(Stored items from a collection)
══════════
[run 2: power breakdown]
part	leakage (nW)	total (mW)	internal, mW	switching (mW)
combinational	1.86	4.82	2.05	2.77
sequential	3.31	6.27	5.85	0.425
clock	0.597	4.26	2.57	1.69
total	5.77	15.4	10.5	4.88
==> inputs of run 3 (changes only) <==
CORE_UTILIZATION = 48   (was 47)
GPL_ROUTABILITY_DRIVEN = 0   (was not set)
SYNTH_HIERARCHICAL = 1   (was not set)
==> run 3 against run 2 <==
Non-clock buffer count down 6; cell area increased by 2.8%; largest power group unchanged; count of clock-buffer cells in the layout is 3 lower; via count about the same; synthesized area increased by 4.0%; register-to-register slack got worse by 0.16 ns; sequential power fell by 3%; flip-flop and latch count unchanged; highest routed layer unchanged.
<file path="config.mk">
export PLATFORM = sky130hd
export DESIGN_NAME = owire_slot_engine
export DESIGN_NICKNAME = d
export VERILOG_FILES = /design/src/rtl/owire_pkg.sv /design/src/rtl/owire_sync.sv /design/src/rtl/owire_us_counter.sv /design/src/rtl/owire_slot_engine.sv
export SDC_FILE = /design/constraint.sdc
export NUM_CORES = 1
export LEC_CHECK = 0
export ABC_AREA = 1
export BUFFER_PORTS_ARGS = -buffer_cell sky130_fd_sc_hd__buf_2
export CELL_PAD_IN_SITES_DETAIL_PLACEMENT = 1
export CELL_PAD_IN_SITES_GLOBAL_PLACEMENT = 2
export CORE_ASPECT_RATIO = 0.5
export CORE_MARGIN = 2
export CORE_UTILIZATION = 33
export DETAILED_ROUTE_END_ITERATION = 10
export HOLD_SLACK_MARGIN = 0.1
export PLACE_DENSITY_LB_ADDON = 0.1
export SETUP_SLACK_MARGIN = 0.2
export SLEW_MARGIN = 20
export SYNTH_ARGS = -nofsm -noshare
export SYNTH_HDL_FRONTEND = slang
export SYNTH_SLANG_ARGS = --single-unit
</file>
<file path="constraint.sdc">
create_clock -name clk -period 2.5 [get_ports clk]
set_clock_uncertainty 0.15 [all_clocks]
set_input_delay 0.5 -clock clk [delete_from_list [all_inputs] [get_ports clk]]
set_output_delay 0.5 -clock clk [all_outputs]
set_load 0.01 [all_outputs]
</file>
File: src/rtl/ufc_byte_fifo.sv
module ufc_byte_fifo #(
    parameter int DEPTH  = 16,
    parameter int DATA_W = 8
) (
    input  logic                       clk,
    input  logic                       rst_n,
    input  logic                       flush,
    input  logic                       limit_one,
    input  logic                       push,
    input  logic [DATA_W-1:0]          push_data,
    input  logic                       pop,
    output logic [DATA_W-1:0]          pop_data,
    output logic [$clog2(DEPTH+1)-1:0] count,
    output logic                       full,
    output logic                       empty,
    output logic                       overrun
);

    localparam int PW = $clog2(DEPTH);
    localparam int CW = $clog2(DEPTH + 1);

    typedef struct packed {
        logic [DEPTH-1:0][DATA_W-1:0] mem;
        logic [PW-1:0]                wr_ptr;
        logic [PW-1:0]                rd_ptr;
        logic [CW-1:0]                cnt;
        logic [DATA_W-1:0]            rd_data;
        logic                         ovr;
    } fifo_state_t;

    fifo_state_t   fs_d, fs_q;
    logic [CW-1:0] cap;
    logic          pop_ok;
    logic          push_ok;

    function automatic logic [PW-1:0] wrap_inc(input logic [PW-1:0] p);
        return (p == PW'(DEPTH - 1)) ? '0 : p + PW'(1);
    endfunction

    assign cap     = limit_one ? CW'(1) : CW'(DEPTH);
    assign full    = (fs_q.cnt >= cap);
    assign empty   = (fs_q.cnt == '0);
    assign pop_ok  = pop && !empty && !flush;
    assign push_ok = push && !flush && (!full || pop_ok);

    always_comb begin
        fs_d     = fs_q;
        fs_d.ovr = 1'b0;
        if (flush) begin
            fs_d.wr_ptr = '0;
            fs_d.rd_ptr = '0;
            fs_d.cnt    = '0;
        end else begin
            if (pop_ok) begin
                fs_d.rd_data = fs_q.mem[fs_q.rd_ptr];
                fs_d.rd_ptr  = wrap_inc(fs_q.rd_ptr);
            end
            if (push_ok) begin
                fs_d.mem[fs_q.wr_ptr] = push_data;
                fs_d.wr_ptr           = wrap_inc(fs_q.wr_ptr);
            end
            fs_d.ovr = push && !push_ok;
            fs_d.cnt = fs_q.cnt + CW'(push_ok) - CW'(pop_ok);
        end
    end

    always_ff @(posedge clk) begin
        if (!rst_n) begin
            fs_q <= '0;
        end else begin
            fs_q <= fs_d;
        end
    end

    assign pop_data = fs_q.rd_data;
    assign count    = fs_q.cnt;
    assign overrun  = fs_q.ovr;

    // occupancy never exceeds the storage
    p_count_bound_r8: assert property (@(posedge clk) disable iff (!rst_n)
        count <= CW'(DEPTH));
    // a drop pulse follows only a push into a full queue
    p_overrun_cause_r9: assert property (@(posedge clk) disable iff (!rst_n)
        !full && push |=> !overrun);
    // a flush cycle leaves the queue empty
    p_flush_empties_r4: assert property (@(posedge clk) disable iff (!rst_n)
        flush |=> (count == '0));
    // popping nothing keeps the output byte
    p_empty_pop_hold_r10: assert property (@(posedge clk) disable iff (!rst_n)
        pop && empty |=> $stable(pop_data));

endmodule

File: src/rtl/ufc_rx_trigger.sv
module ufc_rx_trigger
    import uart_fifo_pkg::*;
#(
    parameter int DEPTH = 16
) (
    input  logic [$clog2(DEPTH+1)-1:0] rx_count,
    input  logic                       fifo_en,
    input  rx_trig_e                   trig,
    output logic                       rx_avail
);

    localparam int CW = $clog2(DEPTH + 1);

    logic [CW-1:0] level;

    always_comb begin
        if (fifo_en) begin
            level = CW'(trig_to_level(trig));
        end else begin
            level = CW'(LVL_ONE);
        end
        rx_avail = (rx_count >= level);
    end

endmodule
══════════
## PROBLEM REQUIREMENTS
A word-for-word copy of the data above is the goal, so set it all down again.

## OUTPUT FOR THIS TASK
[run 2: power breakdown]
part	leakage (nW)	total (mW)	internal, mW	switching (mW)
combinational	1.86	4.82	2.05	2.77
sequential	3.31	6.27	5.85	0.425
clock	0.597	4.26	2.57	1.69
total	5.77	15.4	10.5	4.88
==> inputs of run 3 (changes only) <==
CORE_UTILIZATION = 48   (was 47)
GPL_ROUTABILITY_DRIVEN = 0   (was not set)
SYNTH_HIERARCHICAL = 1   (was not set)
==> run 3 against run 2 <==
Non-clock buffer count down 6; cell area increased by 2.8%; largest power group unchanged; count of clock-buffer cells in the layout is 3 lower; via count about the same; synthesized area increased by 4.0%; register-to-register slack got worse by 0.16 ns; sequential power fell by 3%; flip-flop and latch count unchanged; highest routed layer unchanged.
<file path="config.mk">
export PLATFORM = sky130hd
export DESIGN_NAME = owire_slot_engine
export DESIGN_NICKNAME = d
export VERILOG_FILES = /design/src/rtl/owire_pkg.sv /design/src/rtl/owire_sync.sv /design/src/rtl/owire_us_counter.sv /design/src/rtl/owire_slot_engine.sv
export SDC_FILE = /design/constraint.sdc
export NUM_CORES = 1
export LEC_CHECK = 0
export ABC_AREA = 1
export BUFFER_PORTS_ARGS = -buffer_cell sky130_fd_sc_hd__buf_2
export CELL_PAD_IN_SITES_DETAIL_PLACEMENT = 1
export CELL_PAD_IN_SITES_GLOBAL_PLACEMENT = 2
export CORE_ASPECT_RATIO = 0.5
export CORE_MARGIN = 2
export CORE_UTILIZATION = 33
export DETAILED_ROUTE_END_ITERATION = 10
export HOLD_SLACK_MARGIN = 0.1
export PLACE_DENSITY_LB_ADDON = 0.1
export SETUP_SLACK_MARGIN = 0.2
export SLEW_MARGIN = 20
export SYNTH_ARGS = -nofsm -noshare
export SYNTH_HDL_FRONTEND = slang
export SYNTH_SLANG_ARGS = --single-unit
</file>
<file path="constraint.sdc">
create_clock -name clk -period 2.5 [get_ports clk]
set_clock_uncertainty 0.15 [all_clocks]
set_input_delay 0.5 -clock clk [delete_from_list [all_inputs] [get_ports clk]]
set_output_delay 0.5 -clock clk [all_outputs]
set_load 0.01 [all_outputs]
</file>
File: src/rtl/ufc_byte_fifo.sv
module ufc_byte_fifo #(
    parameter int DEPTH  = 16,
    parameter int DATA_W = 8
) (
    input  logic                       clk,
    input  logic                       rst_n,
    input  logic                       flush,
    input  logic                       limit_one,
    input  logic                       push,
    input  logic [DATA_W-1:0]          push_data,
    input  logic                       pop,
    output logic [DATA_W-1:0]          pop_data,
    output logic [$clog2(DEPTH+1)-1:0] count,
    output logic                       full,
    output logic                       empty,
    output logic                       overrun
);

    localparam int PW = $clog2(DEPTH);
    localparam int CW = $clog2(DEPTH + 1);

    typedef struct packed {
        logic [DEPTH-1:0][DATA_W-1:0] mem;
        logic [PW-1:0]                wr_ptr;
        logic [PW-1:0]                rd_ptr;
        logic [CW-1:0]                cnt;
        logic [DATA_W-1:0]            rd_data;
        logic                         ovr;
    } fifo_state_t;

    fifo_state_t   fs_d, fs_q;
    logic [CW-1:0] cap;
    logic          pop_ok;
    logic          push_ok;

    function automatic logic [PW-1:0] wrap_inc(input logic [PW-1:0] p);
        return (p == PW'(DEPTH - 1)) ? '0 : p + PW'(1);
    endfunction

    assign cap     = limit_one ? CW'(1) : CW'(DEPTH);
    assign full    = (fs_q.cnt >= cap);
    assign empty   = (fs_q.cnt == '0);
    assign pop_ok  = pop && !empty && !flush;
    assign push_ok = push && !flush && (!full || pop_ok);

    always_comb begin
        fs_d     = fs_q;
        fs_d.ovr = 1'b0;
        if (flush) begin
            fs_d.wr_ptr = '0;
            fs_d.rd_ptr = '0;
            fs_d.cnt    = '0;
        end else begin
            if (pop_ok) begin
                fs_d.rd_data = fs_q.mem[fs_q.rd_ptr];
                fs_d.rd_ptr  = wrap_inc(fs_q.rd_ptr);
            end
            if (push_ok) begin
                fs_d.mem[fs_q.wr_ptr] = push_data;
                fs_d.wr_ptr           = wrap_inc(fs_q.wr_ptr);
            end
            fs_d.ovr = push && !push_ok;
            fs_d.cnt = fs_q.cnt + CW'(push_ok) - CW'(pop_ok);
        end
    end

    always_ff @(posedge clk) begin
        if (!rst_n) begin
            fs_q <= '0;
        end else begin
            fs_q <= fs_d;
        end
    end

    assign pop_data = fs_q.rd_data;
    assign count    = fs_q.cnt;
    assign overrun  = fs_q.ovr;

    // occupancy never exceeds the storage
    p_count_bound_r8: assert property (@(posedge clk) disable iff (!rst_n)
        count <= CW'(DEPTH));
    // a drop pulse follows only a push into a full queue
    p_overrun_cause_r9: assert property (@(posedge clk) disable iff (!rst_n)
        !full && push |=> !overrun);
    // a flush cycle leaves the queue empty
    p_flush_empties_r4: assert property (@(posedge clk) disable iff (!rst_n)
        flush |=> (count == '0));
    // popping nothing keeps the output byte
    p_empty_pop_hold_r10: assert property (@(posedge clk) disable iff (!rst_n)
        pop && empty |=> $stable(pop_data));

endmodule

File: src/rtl/ufc_rx_trigger.sv
module ufc_rx_trigger
    import uart_fifo_pkg::*;
#(
    parameter int DEPTH = 16
) (
    input  logic [$clog2(DEPTH+1)-1:0] rx_count,
    input  logic                       fifo_en,
    input  rx_trig_e                   trig,
    output logic                       rx_avail
);

    localparam int CW = $clog2(DEPTH + 1);

    logic [CW-1:0] level;

    always_comb begin
        if (fifo_en) begin
            level = CW'(trig_to_level(trig));
        end else begin
            level = CW'(LVL_ONE);
        end
        rx_avail = (rx_count >= level);
    end

endmodule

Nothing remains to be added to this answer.